The release of the American spy plane crew went off "without incident," and the members were being questioned immediately about the collision that lead to their detention and the 12-day standoff with China, the Pentagon said Wednesday night.

"I am very pleased to report to you that the 24 men and women of our air crew have started their journey home," Pentagon spokesman Rear Adm. Craig Quigley told briefing about an hour after the crew left China's Hainan island.

Quigley said a 13-member debriefing team of psychologists, medical doctors, intelligence officers and other specialists was on the charter that retrieved the crew.

"What we're looking for is, before the details of the collision start to fade ... with time we want to see if we can capture their memories while they are still fresh and get their understanding, in their own perceptions, in their own words of the details surrounding the accident," Quigley said.
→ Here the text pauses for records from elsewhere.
[config.mk]
export PLATFORM = sky130hd
export DESIGN_NAME = edge_event_arbiter
export DESIGN_NICKNAME = d
export VERILOG_FILES = /design/src/rtl/edge_event_arbiter.sv
export SDC_FILE = /design/constraint.sdc
export NUM_CORES = 1
export LEC_CHECK = 0
export CAP_MARGIN = 20
export CORE_MARGIN = 2
export CORE_UTILIZATION = 42
export DETAILED_ROUTE_END_ITERATION = 10
export PLACE_DENSITY = 0.74
export SETUP_SLACK_MARGIN = 0.5
export SKIP_CTS_REPAIR_TIMING = 1
export SLEW_MARGIN = 30
export SYNTH_ARGS = -nofsm -noshare
export SYNTH_HDL_FRONTEND = slang
export SYNTH_SLANG_ARGS = --single-unit
[constraint.sdc]
create_clock -name clk -period 1.5 [get_ports clk]
set_input_delay 0.3 -clock clk [delete_from_list [all_inputs] [get_ports clk]]
set_output_delay 0.3 -clock clk [all_outputs]
set_load 0.01 [all_outputs]
[src/rtl/edge_event_arbiter.sv]
// rtl/edge_event_arbiter.sv - per-channel edge detector with round-robin event arbiter and registered output stage
module edge_event_arbiter #(
  parameter int N_CH = 4,
  parameter int ID_W = 2
) (
  input  logic              clk,
  input  logic              rst_n,
  input  logic [N_CH-1:0]   sig_in,
  input  logic [N_CH-1:0]   ch_en,
  input  logic [2*N_CH-1:0] edge_mode,
  output logic              evt_valid,
  input  logic              evt_ready,
  output logic [ID_W-1:0]   evt_ch,
  output logic              evt_rise,
  output logic [N_CH-1:0]   ovf,
  input  logic [N_CH-1:0]   ovf_clr
);

  logic [N_CH-1:0] sig_prev_q;
  logic [N_CH-1:0] rise;
  logic [N_CH-1:0] fall;
  logic [N_CH-1:0] det;

  logic [N_CH-1:0] pend_q, pend_d;
  logic [N_CH-1:0] kind_q, kind_d;
  logic [N_CH-1:0] ovf_q, ovf_d;
  logic [N_CH-1:0] clr_sel;

  logic            evt_valid_q;
  logic [ID_W-1:0] evt_ch_q;
  logic            evt_rise_q;
  logic [ID_W-1:0] last_grant_q;

  logic            found;
  logic [ID_W-1:0] grant;
  logic            load;

  // Previous-level register; it tracks sig_in even in reset so no edge appears right after release
  always_ff @(posedge clk) begin
    sig_prev_q <= sig_in;
  end

  // Edge qualification against the per-channel mode and enable
  always_comb begin
    rise = sig_in & ~sig_prev_q;
    fall = ~sig_in & sig_prev_q;
    det  = '0;
    for (int i = 0; i < N_CH; i++) begin
      det[i] = ch_en[i] & ((rise[i] & edge_mode[2*i]) | (fall[i] & edge_mode[2*i+1]));
    end
  end

  // Round-robin pick: first pending channel above the last grant, wrapping at N_CH
  always_comb begin
    int idx;
    logic [ID_W-1:0] sel;
    found = 1'b0;
    grant = '0;
    idx   = 0;
    sel   = '0;
    for (int k = 1; k <= N_CH; k++) begin
      idx = (int'(last_grant_q) + k) % N_CH;
      sel = idx[ID_W-1:0];
      if (!found && pend_q[sel]) begin
        found = 1'b1;
        grant = sel;
      end
    end
  end

  // The output stage takes a new event whenever it is empty or being drained this cycle
  assign load = (!evt_valid_q || evt_ready) && found;

  // Pending/kind/overflow next state; a channel being loaded frees its slot for a same-cycle edge
  always_comb begin
    pend_d  = pend_q;
    kind_d  = kind_q;
    ovf_d   = ovf_q & ~ovf_clr;
    clr_sel = '0;
    for (int i = 0; i < N_CH; i++) begin
      clr_sel[i] = load && (int'(grant) == i);
      if (!ch_en[i]) begin
        pend_d[i] = 1'b0;
      end else if (det[i]) begin
        if (!pend_q[i] || clr_sel[i]) begin
          pend_d[i] = 1'b1;
          kind_d[i] = rise[i];
        end else begin
          ovf_d[i] = 1'b1;
        end
      end else if (clr_sel[i]) begin
        pend_d[i] = 1'b0;
      end
    end
  end

  // Channel state registers
  always_ff @(posedge clk) begin
    if (!rst_n) begin
      pend_q <= '0;
      kind_q <= '0;
      ovf_q  <= '0;
    end else begin
      pend_q <= pend_d;
      kind_q <= kind_d;
      ovf_q  <= ovf_d;
    end
  end

  // Registered output stage; holds its contents while the consumer stalls
  always_ff @(posedge clk) begin
    if (!rst_n) begin
      evt_valid_q  <= 1'b0;
      evt_ch_q     <= '0;
      evt_rise_q   <= 1'b0;
      last_grant_q <= ID_W'(N_CH - 1);
    end else if (load) begin
      evt_valid_q  <= 1'b1;
      evt_ch_q     <= grant;
      evt_rise_q   <= kind_q[grant];
      last_grant_q <= grant;
    end else if (evt_valid_q && evt_ready) begin
      evt_valid_q  <= 1'b0;
    end
  end

  assign evt_valid = evt_valid_q;
  assign evt_ch    = evt_ch_q;
  assign evt_rise  = evt_rise_q;
  assign ovf       = ovf_q;

endmodule

After elaboration in Yosys (flattened, before gate mapping)
Index checks and enable logic that the tools add are counted.

cells by class
  reductions and logical operators = 40
  magnitude comparators = 5
  multiplexer cells = 44
  equal/unequal tests = 7
  add/subtract/negate cells = 4
  bitwise operators = 22

operator list
  cell                   number
  $mux W1                35
  $reduce_and A2 Y1      8
  $lt A2 B3 Y1 const B   5
  $and A1 B1 Y1          12
  $and A4 B4 Y4          3
  $not A4 Y4             3
  $reduce_and A3 Y1      4
  $bmux W1 S2            5
  $reduce_bool A2 Y1     5
  $logic_and A1 B1 Y1    9
  $logic_not A1 Y1       8
  $mux W2                4
  $ne A2 B1 Y1 const B   4
  $logic_or A1 B1 Y1     5
  $add A2 B1 Y2 const B  2
  $add A2 B2 Y2 const B  2
  $eq A2 B2 Y1 const B   2
  $or A1 B1 Y1           4
  $eq A2 B1 Y1 const B   1
  $logic_not A2 Y1       1

storage, ports and cells
  register bits after elaboration = 22
  logic and storage cells = 136
  output and inout bits = 8

Depth between registers and ports, before layout
  word-level depth = 19
  mapped depth = 6
  gate-level depth less buffers = 5

Least setup slack after synthesis
OpenSTA, ideal clock, no wires.

  kind = register -> register
  start point = register pend_q[1]
  end point = register evt_rise_q, in the netlist evt_rise
  period minus slack after synthesis = 1.549 ns
  buffers on the path = 0
  required time = 1.378 ns
  data arrival time = 1.427 ns
  cell stages (with the launch flop) = 6
  setup time = 0.122 ns
  path slack = -0.049 ns
  cell sequence = dfxtp_1 > nor3b_1 > a31oi_2 > o21ai_2 > mux2_2 > a221o_1

on the way
  cells in the longest elaborated chain, start to end = 14
  elaborated cells between the ends (all ways) = 25
  those cells by class = mux (18); reduce/logical (7)

RTL lines
  item                           line  RTL
  start, declared                24    logic [N_CH-1:0] pend_q, pend_d;
  start signal, assigned         104   pend_q <= pend_d;
  $bmux W1 S2                    64    if (!found && pend_q[sel]) begin
  $mux W1 (implied by the code)  64
  $mux W1                        64
  $logic_not A1 Y1               64
  $logic_and A1 B1 Y1            64
  $mux W1                        64
  $logic_not A1 Y1               64
  $logic_and A1 B1 Y1            64
  $mux W1                        64
  $logic_not A1 Y1               64
  $logic_and A1 B1 Y1            64
  $mux W2                        64
  $bmux W1 S2                    120   evt_rise_q <= kind_q[grant];
  $mux W1 (implied by the code)  120
  end signal, assigned           120
  end, declared                  31    logic evt_rise_q;

Parallel ways exist; a longest one is shown, timed or not. The select of a mux whose other input is x is not followed.
A chain may end at the register's enable or synchronous reset.

Worst setup path after layout
Same ends and word-level chain as after synthesis.

==> run summary <==
CP peak stage delay: 0.40 ns
Slew HR: 71.1%
Vias/cell: 5.64
Crit-path cells: nor4_2 -> nor2_2 -> buf_4 -> nand2_1 -> nor2_1 -> a221o_1
Req. time, crit path: 1.73 ns
Failing checks: setup timing
Final Max Slew Viols: 0
Post-Syn Instances: 131
Num CTS Buffers: 3
Worst-Margin Slew: 0.431 ns
Vias post-DR: 1263
Syn-to-layout area delta: 74.6%
Flop-to-flop setup slack: -0.21 ns
Post-Layout Inst Area: 0.00196 mm²
Peak VDD IR: 0.000705 V
Antenna-violating nets left: 0
Dpl hpwl: 2.40 mm
CTS root buf: clkbuf_4
Mapped Nets: 154
Die area: 0.00310 mm²
R2r startpoint: pend_q[1]
Clock Sinks: 22
Fin Setup TNS: -0.844 ns
Fmax: 583 MHz
Die width: 55.6 µm
Antenna Cells: 0
CP Launch Type: flip-flop
R2r endpoint: evt_rise
Grt total ovfl: 0
Overall routing resource usage: 21.3%
Final nets: 218
Iter 0 DRT Violations: 41
Synth cell types: 39
Final Skew: 0.000847 ns
IO Pins: 31
Fin util: 78.2%
Number of synthesized register bits: 22
Crit path time final: 1.71 ns
Worst-path fanout max: 7
Most frequent cells in the layout: 32 x buf_4, 24 x nand2_1, 22 x clkdlybuf4s50_1, 9 x dfxtp_1
Synthesized area: 0.00112 mm²
Vias in the first global route: 1182
Critical hold path startpoint: sig_in[3]
Hold path depth: 1
Power Density: 758 mW/mm²
Synth Area per Inst: 8.55 µm²
Buffers on Ports: 30
PnR worst setup slack: -0.215 ns
GP Congestion: 0.845
R2R cell count: 6
Initial antenna violation count: 0
Crit path capture type: flip-flop
CTS tree: yes
Most common cell after layout, fill and taps aside: buf_4
Drt pass-1 iters: 4
Critical path type: flip-flop to flip-flop
Global-route wire length before repair: 5.29 mm
Row count: 18
Later-pin clock latency in the skew report: 0.32 ns
Drt drc: 0
Critical-path top delay cell: dfxtp_4
Final setup violation count: 10
Hold endpoint: sig_prev_q[3]
Final period util: 114%
Hold Fails Final Rpt: 0
CORE AREA: 0.00250 mm²
Drt total wl: 3.60 mm
Seq/Total Area, Yosys: 39.3%
Layout cells sized above 1: 44.8%
Placed Area: 0.00166 mm²
RSZ-0062 raised after global routing: true
WL/cell: 16.1 µm
Effective utilization at floorplan: 44.8%
Lkg Pwr: 0.821 nW
CTS clk-pin slew, worst paths: 0.13 ns
Yosys Warn Count: 0
Die height: 55.6 µm
Largest net degree at the start of global routing: 14
Crit path DAT: 1.94 ns
CTS H-tree lvls: 1
Max Buffers Root-to-Sink: 2
Hold crit path type: primary input to flip-flop
Status: finished, violations left
Max-Cap Viols: 0
## state kept, by name (all words and copies together) (netlist names)
signal / flops
kind_q: 4
pend_q: 4
sig_prev_q: 4
evt_ch: 2
last_grant_q: 2
ovf: 4
evt_rise: 1
evt_valid: 1
## how the worst max path moves through the flow
stage	start	end	depth (start not counted)	slack (ns)
2_1_floorplan	last_grant_q[1]	evt_rise	6	-0.01
3_3_place_gp	sig_in[0]	kind_q[0]	6	-0.36
3_5_place_dp	sig_in[0]	kind_q[0]	6	-0.46
4_1_cts	last_grant_q[1]	evt_rise	6	-0.20
5_1_grt	pend_q[1]	evt_rise	6	-0.25
6_report	pend_q[1]	evt_rise	6	-0.21
## cells by family after synthesis
logic type      after synthesis  share of synthesized area [%]
mux                           6                           5.59
compound gates               34                           20.7
flops                        22                           39.3
simple gates                 64                           31.7
buf+inv                       5                           2.68
## stage by stage
stage          worst slack, ns  cells  total power [mW]  hold WS [ns]
6_report                -0.215    224              1.48         0.457
5_1_grt                 -0.254    224              1.53         0.473
4_1_cts                 -0.200    217              1.40         0.458
3_5_place_dp            -0.464    213             0.942         0.445
3_3_place_gp            -0.361    213             0.930         0.439
2_1_floorplan          -0.0125    131             0.777         0.328
## metal layers
layer  wire (µm)  up-vias  GRT usage, %
li1            -      597             -
met1        1410      611          24.9
met2        1950       45          36.9
met3         146       10          3.72
met4          98        0          11.1
met5           0        -             0
## synthesized netlist by cell type, drive strengths merged
master / n / share of area (%)
and2: 2 / 1.2
inv: 1 / 0.33
or2: 3 / 1.7
and3b: 4 / 3.1
o21ai: 8 / 4.2
nand3b: 2 / 1.3
o32ai: 2 / 1.6
o211a: 1 / 0.89
and4b: 1 / 0.89
o311ai: 1 / 0.78
nor3: 1 / 0.89
and2b: 2 / 1.3
a22o: 1 / 0.78
mux2: 2 / 2.0
nor4: 1 / 0.56
nand3: 4 / 1.8
clkbuf: 2 / 0.67
dfxtp: 22 / 39
a221o: 1 / 0.89
nor2b: 4 / 2.2
a21oi: 11 / 4.9
a21o: 1 / 0.67
and3: 1 / 0.56
a31o: 1 / 0.78
o22ai: 1 / 0.56
or3: 1 / 1.0
a31oi: 1 / 1.1
mux2i: 4 / 3.6
o31ai: 4 / 2.7
buf: 2 / 1.7
nand2b: 6 / 4.0
nand2: 24 / 8.0
o31a: 1 / 0.78
nor3b: 1 / 0.67
nor2: 7 / 2.3
## worst max-delay path: cells and delay by family (launching register included)
kind	cells	cell delay, ns
AND/OR/NAND/NOR	4	0.68
flip-flops	1	0.40
AO/OA/AOI/OAI	1	0.35
buffers and inverters	1	0.17
## where the power goes
| group | internal (mW) | switching (mW) | total, mW |
|---|---|---|---|
| Sequential | 0.608 | 0.0294 | 0.638 |
| Combinational | 0.208 | 0.165 | 0.373 |
| Clock | 0.270 | 0.202 | 0.472 |
## area by class of cell
| type | count | area (µm²) |
|---|---|---|
| clock buffers | 3 | 22.5 |
| clock inverters | 1 | 30.0 |
| fillers | 156 | 544 |
| inverters | 1 | 3.75 |
| multi-input cells | 104 | 837 |
| flip-flops and latches | 22 | 469 |
| well taps | 30 | 37.5 |
| repair buffers | 63 | 556 |
(Power assumes the default switching activity.)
He said he didn't know how long that would take said officials were hoping the crew members could be reunited with their families by Sunday. The crew was being flown to Guam early Thursday before continuing to Hawaii.

Quigley said Defense Secretary Donald H. Rumsfeld had not yet spoken with the crew but had watched their departure on television.

Asked if military officials had any concerns during the day Wednesday that the deal to release the crew might fall through, Quigley said: "I don't know if anybody was considering this a done deal until people were watching that aircraft lift off from Hainan island."

"That was a great feeling," he said, adding that "anything could have gone wrong" with the plane mechanically, with the weather and so on.